US 11,704,901 B2
Method of detecting wrinkles based on artificial neural network and apparatus therefor
Yongjoon Choe, Seoul (KR); Se Min Kim, Ansan-si (KR); Sang Wook Yoo, Seoul (KR); Chan Hyeok Lee, Seoul (KR); and Jong Ha Lee, Hwaseong-si (KR)
Assigned to LULULAB INC., Seoul (KR)
Filed by LULULAB INC., Seoul (KR)
Filed on Oct. 17, 2022, as Appl. No. 17/967,445.
Claims priority of application No. 10-2021-0117687 (KR), filed on Sep. 3, 2021; application No. 10-2022-0037541 (KR), filed on Mar. 25, 2022; and application No. 10-2022-0050797 (KR), filed on Apr. 25, 2022.
Prior Publication US 2023/0075333 A1, Mar. 9, 2023
Int. Cl. G06V 10/82 (2022.01); G06T 7/11 (2017.01); G06T 7/73 (2017.01); G06V 10/44 (2022.01); G06V 10/84 (2022.01)

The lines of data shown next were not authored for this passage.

==> flow/config.mk <==
export PLATFORM = sky130hd
export DESIGN_NAME = id_register_select
export DESIGN_NICKNAME = id_register_select
export VERILOG_FILES = /design/flow/design.v
export SDC_FILE = /design/flow/constraint.sdc
export NUM_CORES = 4
export LEC_CHECK = 1
export CORE_AREA = 10 10 70 70
export DIE_AREA = 0 0 80 80
==> flow/constraint.sdc <==
current_design id_register_select

set clk_period 1.7
set clk_io_pct 0.2

create_clock -name clk0 -period $clk_period

set non_clock_inputs [all_inputs -no_clocks]
set_input_delay [expr $clk_period * $clk_io_pct] -clock clk0 $non_clock_inputs
set_output_delay [expr $clk_period * $clk_io_pct] -clock clk0 [all_outputs]
==> flow/design.v <==
`timescale 1ns / 1ps
module id_register_select(
    input wire[31:0] instruction,
    input  wire [2:0] signop,
    input  wire memwrite,
    output reg [4:0] rf1,
    output reg rf1_used,
    output reg [4:0] rf2,
    output reg rf2_used,
    output reg [4:0] rd,
    output wire [4:0] ra,
    output wire [4:0] rb
);
    wire [4:0] rm;
    wire [4:0] rn;
    wire [4:0] rt;
    assign rt = instruction[4:0];
    assign rn = instruction[9:5];
    assign rm = instruction[20:16];
    assign ra = rf1_used ? rf1 : 5'd31;
    assign rb = rf2_used ? rf2 : 5'd31;
    always @(*) begin
    case (signop)
      3'b000: begin
            rf1 = rn;
            rf1_used = 1;
            rd = rt;
            rf2 = 5'd31;
            rf2_used = 0;
      end
      3'b001: begin
            rf1 = rn;
            rf1_used = 1;
            rf2 = memwrite ? rt : 5'd31;
            rf2_used = memwrite;
            rd = rt;
      end
      3'b011: begin
            rf1 = rt;
            rf1_used = 1;
            rf2 = 5'd31;
            rf2_used = 0;
            rd = 5'd31;
      end
      3'b101: begin
            rf1 = rn;
            rf2 = rm;
            rf1_used = 1;
            rf2_used = 1;
            rd = rt;
      end
      3'b100: begin
            rf1 = 5'd31;
            rf2 = 5'd31;
            rf1_used = 0;
            rf2_used = 0;
            rd = rt;
      end
      default: begin
            rf1 = 5'd31;
            rf2 = 5'd31;
            rf1_used = 0;
            rf2_used = 0;
            rd = 5'd31;
      end
    endcase
  end
endmodule
==> flow/run.sh <==
#!/bin/bash
# OpenROAD 26Q1-2900-gdf79404cd8, Yosys 0.63+post, stock flow scripts
make -C /OpenROAD-flow-scripts/flow DESIGN_CONFIG=/design/flow/config.mk WORK_HOME=/design/flow/orfs finish
==> reports/qor.yml <==
synthesis:
  synth.largest_area_cell: "a211oi_1"
  synthCells: 60
  adder_share: 0.02597
  ys_seq_frac: 0
  top_logic_kind: "simple AND/OR/NAND/NOR gates"
  ys_sh_mux: 0
  synthTopCellsByArea: "a211oi_1, o21ai_0, nor2b_1"
  syn_area_per_cell_sq_um: 6.423
  ys_sh_xor: 0
  synthDistinctLibCells: 13
  top_area_frac: 0.1948
  yosysWarningCount: 1
  simple_gate_share: 0.4838
  netlist_area_sq_um: 385.4
  yosys_cells: 60
  compound_area_frac: 0.3442
  ys_area_sq_um: 385.4
critical_path:
  start_kind: "primary input"
  crit_start: "signop[1]"
  cp-end-kind: "output port"
  critPathRequiredTime_ns: 1.36
  crit_arrival_ns: 1.32
  crit_fanout: 8
  path_class: "primary input to output port"
global_routing:
  antenna_found_initial: 0
  grt_pass1_vias: 664
  track_usage: 0.06257
  overflow: 0
  grt_pass1_wl_mm: 3.353
  grt_max_degree: 12
place:
  place_area_sq_um: 955.9
  dp.cells: 158
  gp_congestion: 0.7015
  io_buffers: 46
  dp_hpwl_mm: 1.743
routing:
  drt-total-wl_mm: 2.160
  route.detailed.drc: 0
  antenna_cells: 0
  drtIter0Drc: 17
  drt_pass1_iterations: 4
  via_per_inst: 4.060
  ant_nets: 0
  vias: 674
  wl_per_cell_microns: 13.01
final_timing:
  slew_violations: 0
  setup_viol: 0
  max_freq_ghz: 0.6040
  timing_hold_violations_final: 0
  slew-limit-headroom: 0.7376
  tightest_slew_ns: 0.3906
  period_needed_ns: 1.656
  post-route-period-util: 0.9739
final_layout:
  final_layout_size_suffix_gt1_frac: 0.4583
  final_cells: 166
  logic_area_sq_um: 466.7
  clock_buffers: 0
  seq_area_sq_um: 0
  postLayoutCellArea_sq_um: 1111
  areaGrowthSynthToFinish_pct: 188.3
  fillers: 377
  seq_cell_count: 0
  fin_util: 0.3253
floorplan:
  fp-utilization: 0.1128
  core_area_sq_um: 3416
  boundaryPins: 63
  die_h_microns: 80
  die_area_sq_um: 6400
  fp.dieW_microns: 80
  rows: 21
job:
  max-cap-violations: 0
  warning_count: 49
min_path:
  min-delay-start: "signop[1]"
  hold_path_class: "primary input to output port"
power_and_ir_drop:
  power.leakage_nw: 0.4617
  ir_drop_mv: 0.08921
  p_per_area_nw_per_um2: 201.0
  p_total_w: 0.0002234
run_status:
  status: "complete, no violations"
clock_tree:
  hold_buffers: 0
[report_power, final]
group	total [W]	internal, W	switching, W
Sequential	0	0	0
Combinational	0.000223	0.000142	0.0000815
Clock	0	0	0
Total	0.000223	0.000142	0.0000815
[metrics by stage]
stage | worst slack [ns] | setup TNS (ns) | hold slack (ns)
final | 0.04434 | 0 | 1.138
after global routing | -0.00004896 | -0.00004896 | 1.187
after CTS | 0.01070 | 0 | 1.227
after detailed placement | -0.5935 | -13.71 | 1.632
after global placement | -0.5586 | -12.99 | 1.639
after floorplan | 0.5205 | 0 | 0.7422
[repair_timing]
item | in CTS | in global routing
pin swaps | 12 | 1
gates resized | 90 | 9
buffers inserted | 7 | 0
gates cloned | 1 | 0
setup endpoints to repair | 27 | 8
[routing by layer]
metal / track usage / routed length (microns) / up-vias
met5: 0 / 0 / -
met4: 0 / 0 / 0
met3: 0.01705 / 206 / 0
met2: 0.1035 / 1023 / 27
met1: 0.08372 / 930 / 301
li1: - / - / 346
==> flow/run.sh <==
#!/bin/bash
# OpenROAD 26Q1-2900-gdf79404cd8, Yosys 0.63+post, stock flow scripts
make -C /OpenROAD-flow-scripts/flow DESIGN_CONFIG=/design/flow/config.mk WORK_HOME=/design/flow/orfs finish
==> flow/config.mk <==
export PLATFORM = sky130hd
export DESIGN_NAME = ysyx_25070198_csr_reg
export DESIGN_NICKNAME = ysyx_25070198_csr_reg
export VERILOG_FILES = /design/flow/design.v
export SDC_FILE = /design/flow/constraint.sdc
export NUM_CORES = 4
export LEC_CHECK = 1
export CORE_UTILIZATION = 30
==> flow/constraint.sdc <==
current_design ysyx_25070198_csr_reg

set clk_period 12.7
set clk_io_pct 0.2

create_clock -name clk0 -period $clk_period [get_ports {clock}]

set non_clock_inputs [all_inputs -no_clocks]
set_input_delay [expr $clk_period * $clk_io_pct] -clock clk0 $non_clock_inputs
set_output_delay [expr $clk_period * $clk_io_pct] -clock clk0 [all_outputs]
<file path="design/flow/run.sh">
#!/bin/bash
# OpenROAD 26Q1-2900-gdf79404cd8, Yosys 0.63+post, stock flow scripts
make -C /OpenROAD-flow-scripts/flow DESIGN_CONFIG=/design/flow/config.mk WORK_HOME=/design/flow/orfs finish
</file>
<file path="design/flow/config.mk">
export PLATFORM = sky130hd
export DESIGN_NAME = ysyx_25070198_lsu
export DESIGN_NICKNAME = ysyx_25070198_lsu
export VERILOG_FILES = /design/flow/design.v
export SDC_FILE = /design/flow/constraint.sdc
export NUM_CORES = 4
export LEC_CHECK = 1
export CORE_AREA = 10 10 88 88
export DIE_AREA = 0 0 98 98
</file>
<file path="design/flow/constraint.sdc">
current_design ysyx_25070198_lsu

set clk_period 2.3
set clk_io_pct 0.2

create_clock -name clk0 -period $clk_period [get_ports {clock}]

set non_clock_inputs [all_inputs -no_clocks]
set_input_delay [expr $clk_period * $clk_io_pct] -clock clk0 $non_clock_inputs
set_output_delay [expr $clk_period * $clk_io_pct] -clock clk0 [all_outputs]
</file>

CPC G06V 10/82 (2022.01) [G06T 7/11 (2017.01); G06T 7/73 (2017.01); G06V 10/454 (2022.01); G06V 10/84 (2022.01); G06T 2207/20076 (2013.01); G06T 2207/20081 (2013.01); G06T 2207/20084 (2013.01); G06T 2207/30088 (2013.01); G06V 2201/08 (2022.01)] 4 Claims
OG exemplary drawing
 
1. A wrinkle detection service providing server for providing a wrinkle detection method based on an artificial intelligence, comprising:
a data pre-processor for obtaining a skin image of a user from a skin measurement device and performing pre-processing based on feature points based on the skin image;
a wrinkle detector for inputting the skin image pre-processed through the data pre-processing into an artificial neural network and generating a wrinkle probability map corresponding to the skin image;
a data post-processor for post-processing the generated wrinkle probability map; and
a wrinkle visualization service providing unit for superimposing the post-processed wrinkle probability map on the skin image and providing a wrinkle visualization image to a user terminal of the user,
wherein the wrinkle detector comprises a wrinkle detection model that is trained using training data consisting of a training input value corresponding to a skin image of each of a plurality of users obtained from a plurality of user terminals and a training output value corresponding to the wrinkle probability map and generates the wrinkle probability map corresponding to the user based on a deep learning network consisting of a plurality of hidden layers,
and the wrinkle detector inputs the pre-processed skin image of the user into the wrinkle detection model based on a convolutional neural network (CNN), and generates a wrinkle probability map corresponding to the skin image based on output of the wrinkle detection model.